**WORK TO BE COMPLETED**
Return, exactly and in full, the lines of the records below starting at the one with "package mau_pkg;" and ending at the one with "by store data", and no other lines.

**MATERIAL PROVIDED**
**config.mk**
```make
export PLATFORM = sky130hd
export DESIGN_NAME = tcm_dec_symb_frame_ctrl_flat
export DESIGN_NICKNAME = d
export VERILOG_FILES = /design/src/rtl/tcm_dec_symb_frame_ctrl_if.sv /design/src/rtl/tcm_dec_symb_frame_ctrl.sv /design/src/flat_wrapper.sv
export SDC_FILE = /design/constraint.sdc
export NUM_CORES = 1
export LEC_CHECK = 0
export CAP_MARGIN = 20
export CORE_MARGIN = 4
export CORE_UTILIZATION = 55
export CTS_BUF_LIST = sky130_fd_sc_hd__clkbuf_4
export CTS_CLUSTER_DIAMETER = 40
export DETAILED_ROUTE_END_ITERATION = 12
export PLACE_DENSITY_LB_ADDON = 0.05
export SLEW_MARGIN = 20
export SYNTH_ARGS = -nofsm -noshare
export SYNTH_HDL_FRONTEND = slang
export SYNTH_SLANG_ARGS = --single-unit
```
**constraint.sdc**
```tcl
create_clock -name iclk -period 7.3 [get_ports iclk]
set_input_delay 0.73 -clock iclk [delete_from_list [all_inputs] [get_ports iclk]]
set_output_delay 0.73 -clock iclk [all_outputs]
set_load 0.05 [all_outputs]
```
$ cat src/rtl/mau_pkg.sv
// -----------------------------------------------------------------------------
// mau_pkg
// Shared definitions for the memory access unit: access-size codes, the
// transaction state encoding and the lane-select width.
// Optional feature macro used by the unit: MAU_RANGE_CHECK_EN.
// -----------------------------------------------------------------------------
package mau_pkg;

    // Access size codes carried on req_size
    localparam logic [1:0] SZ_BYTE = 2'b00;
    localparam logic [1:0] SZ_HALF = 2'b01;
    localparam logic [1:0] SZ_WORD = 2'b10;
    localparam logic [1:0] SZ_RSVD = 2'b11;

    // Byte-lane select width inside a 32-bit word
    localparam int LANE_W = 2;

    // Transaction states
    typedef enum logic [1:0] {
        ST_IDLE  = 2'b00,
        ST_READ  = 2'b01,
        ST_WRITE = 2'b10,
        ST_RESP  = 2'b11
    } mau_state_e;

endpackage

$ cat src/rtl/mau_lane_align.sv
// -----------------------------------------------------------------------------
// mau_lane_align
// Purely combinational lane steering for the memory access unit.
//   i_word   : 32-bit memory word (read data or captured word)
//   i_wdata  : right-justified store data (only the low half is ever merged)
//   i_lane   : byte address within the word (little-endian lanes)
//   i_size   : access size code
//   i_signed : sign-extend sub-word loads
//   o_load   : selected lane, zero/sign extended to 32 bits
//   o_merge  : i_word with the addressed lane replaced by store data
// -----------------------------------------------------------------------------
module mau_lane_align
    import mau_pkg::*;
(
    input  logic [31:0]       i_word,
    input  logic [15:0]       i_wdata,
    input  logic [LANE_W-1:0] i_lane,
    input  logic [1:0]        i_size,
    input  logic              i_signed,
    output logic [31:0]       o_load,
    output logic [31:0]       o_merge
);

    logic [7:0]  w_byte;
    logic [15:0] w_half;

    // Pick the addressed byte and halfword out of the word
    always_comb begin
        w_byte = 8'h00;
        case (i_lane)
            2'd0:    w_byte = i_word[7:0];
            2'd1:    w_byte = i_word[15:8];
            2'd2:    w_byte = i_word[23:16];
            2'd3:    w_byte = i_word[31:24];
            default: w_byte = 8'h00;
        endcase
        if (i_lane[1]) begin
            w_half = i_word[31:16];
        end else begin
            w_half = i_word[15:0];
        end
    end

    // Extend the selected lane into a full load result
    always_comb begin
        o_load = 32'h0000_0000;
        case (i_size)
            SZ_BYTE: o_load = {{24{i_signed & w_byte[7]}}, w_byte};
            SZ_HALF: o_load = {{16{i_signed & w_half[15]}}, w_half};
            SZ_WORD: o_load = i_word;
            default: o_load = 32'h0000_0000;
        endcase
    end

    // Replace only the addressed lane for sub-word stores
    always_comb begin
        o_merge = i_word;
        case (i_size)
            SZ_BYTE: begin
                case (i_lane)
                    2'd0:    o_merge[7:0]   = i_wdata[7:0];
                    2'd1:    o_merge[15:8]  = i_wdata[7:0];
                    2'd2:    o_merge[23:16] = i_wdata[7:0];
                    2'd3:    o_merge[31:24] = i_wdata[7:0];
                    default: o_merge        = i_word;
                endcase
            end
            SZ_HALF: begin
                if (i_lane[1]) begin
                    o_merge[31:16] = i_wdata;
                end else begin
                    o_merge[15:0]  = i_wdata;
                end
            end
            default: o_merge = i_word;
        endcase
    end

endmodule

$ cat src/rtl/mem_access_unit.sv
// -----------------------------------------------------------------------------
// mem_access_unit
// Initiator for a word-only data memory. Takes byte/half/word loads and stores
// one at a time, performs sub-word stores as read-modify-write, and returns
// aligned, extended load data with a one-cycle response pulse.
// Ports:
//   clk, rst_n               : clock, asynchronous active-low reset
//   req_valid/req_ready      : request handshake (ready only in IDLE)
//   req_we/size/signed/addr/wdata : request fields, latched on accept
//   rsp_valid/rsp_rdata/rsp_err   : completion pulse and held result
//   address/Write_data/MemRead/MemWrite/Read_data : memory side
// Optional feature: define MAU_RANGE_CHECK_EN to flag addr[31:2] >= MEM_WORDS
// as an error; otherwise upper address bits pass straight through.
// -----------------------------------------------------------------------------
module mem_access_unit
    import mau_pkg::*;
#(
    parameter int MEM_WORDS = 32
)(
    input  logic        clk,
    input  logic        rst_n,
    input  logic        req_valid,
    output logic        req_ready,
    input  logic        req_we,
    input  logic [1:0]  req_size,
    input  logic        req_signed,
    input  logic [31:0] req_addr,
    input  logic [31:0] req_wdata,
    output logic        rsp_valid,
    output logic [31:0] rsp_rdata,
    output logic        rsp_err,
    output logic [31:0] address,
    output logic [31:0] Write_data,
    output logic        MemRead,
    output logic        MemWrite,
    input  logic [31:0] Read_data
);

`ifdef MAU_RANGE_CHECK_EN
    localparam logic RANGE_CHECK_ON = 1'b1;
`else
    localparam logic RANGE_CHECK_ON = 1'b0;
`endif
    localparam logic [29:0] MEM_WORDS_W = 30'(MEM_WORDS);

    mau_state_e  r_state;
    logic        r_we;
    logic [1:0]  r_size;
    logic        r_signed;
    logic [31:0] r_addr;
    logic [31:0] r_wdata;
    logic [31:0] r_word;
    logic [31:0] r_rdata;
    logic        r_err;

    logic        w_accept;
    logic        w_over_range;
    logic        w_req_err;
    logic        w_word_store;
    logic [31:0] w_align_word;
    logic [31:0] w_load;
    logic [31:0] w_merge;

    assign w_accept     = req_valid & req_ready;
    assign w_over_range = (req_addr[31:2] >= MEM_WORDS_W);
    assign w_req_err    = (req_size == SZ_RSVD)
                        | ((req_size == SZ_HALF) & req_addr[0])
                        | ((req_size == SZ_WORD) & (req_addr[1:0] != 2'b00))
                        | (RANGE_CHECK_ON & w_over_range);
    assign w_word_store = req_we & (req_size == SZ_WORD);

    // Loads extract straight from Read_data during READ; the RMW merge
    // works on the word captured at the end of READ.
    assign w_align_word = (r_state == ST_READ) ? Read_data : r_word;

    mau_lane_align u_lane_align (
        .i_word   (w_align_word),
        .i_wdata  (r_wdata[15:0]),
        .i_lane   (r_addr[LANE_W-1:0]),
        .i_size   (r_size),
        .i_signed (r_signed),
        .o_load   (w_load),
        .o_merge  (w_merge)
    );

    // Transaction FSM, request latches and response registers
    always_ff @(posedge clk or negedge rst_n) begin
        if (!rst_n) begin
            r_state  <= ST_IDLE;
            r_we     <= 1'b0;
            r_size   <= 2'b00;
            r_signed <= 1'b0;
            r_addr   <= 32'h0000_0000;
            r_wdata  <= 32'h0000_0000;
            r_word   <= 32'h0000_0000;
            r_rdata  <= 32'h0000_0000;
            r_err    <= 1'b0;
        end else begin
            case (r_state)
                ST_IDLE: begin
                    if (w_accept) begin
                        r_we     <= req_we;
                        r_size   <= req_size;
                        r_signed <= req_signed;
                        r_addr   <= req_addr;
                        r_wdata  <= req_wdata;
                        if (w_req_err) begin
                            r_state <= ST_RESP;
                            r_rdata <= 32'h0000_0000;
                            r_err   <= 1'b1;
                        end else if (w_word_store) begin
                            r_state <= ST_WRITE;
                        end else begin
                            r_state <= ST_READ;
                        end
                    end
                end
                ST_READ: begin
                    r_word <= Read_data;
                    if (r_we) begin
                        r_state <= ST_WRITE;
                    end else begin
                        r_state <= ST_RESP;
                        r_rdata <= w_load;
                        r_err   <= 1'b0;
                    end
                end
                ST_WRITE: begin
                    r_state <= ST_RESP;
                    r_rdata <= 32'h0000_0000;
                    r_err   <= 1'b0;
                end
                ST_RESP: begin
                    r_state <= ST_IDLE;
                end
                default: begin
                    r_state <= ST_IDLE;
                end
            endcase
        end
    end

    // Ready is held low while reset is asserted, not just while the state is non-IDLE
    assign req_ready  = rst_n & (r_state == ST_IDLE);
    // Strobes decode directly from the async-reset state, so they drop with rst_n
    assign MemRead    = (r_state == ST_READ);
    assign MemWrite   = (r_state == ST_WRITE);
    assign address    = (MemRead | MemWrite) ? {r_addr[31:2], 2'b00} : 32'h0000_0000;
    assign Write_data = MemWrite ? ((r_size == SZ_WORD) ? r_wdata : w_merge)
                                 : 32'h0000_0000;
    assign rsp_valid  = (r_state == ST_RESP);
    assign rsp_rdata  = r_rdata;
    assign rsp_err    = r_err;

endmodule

**RESPONSE BOX**
package mau_pkg;

    // Access size codes carried on req_size
    localparam logic [1:0] SZ_BYTE = 2'b00;
    localparam logic [1:0] SZ_HALF = 2'b01;
    localparam logic [1:0] SZ_WORD = 2'b10;
    localparam logic [1:0] SZ_RSVD = 2'b11;

    // Byte-lane select width inside a 32-bit word
    localparam int LANE_W = 2;

    // Transaction states
    typedef enum logic [1:0] {
        ST_IDLE  = 2'b00,
        ST_READ  = 2'b01,
        ST_WRITE = 2'b10,
        ST_RESP  = 2'b11
    } mau_state_e;

endpackage

$ cat src/rtl/mau_lane_align.sv
// -----------------------------------------------------------------------------
// mau_lane_align
// Purely combinational lane steering for the memory access unit.
//   i_word   : 32-bit memory word (read data or captured word)
//   i_wdata  : right-justified store data (only the low half is ever merged)
//   i_lane   : byte address within the word (little-endian lanes)
//   i_size   : access size code
//   i_signed : sign-extend sub-word loads
//   o_load   : selected lane, zero/sign extended to 32 bits
//   o_merge  : i_word with the addressed lane replaced by store data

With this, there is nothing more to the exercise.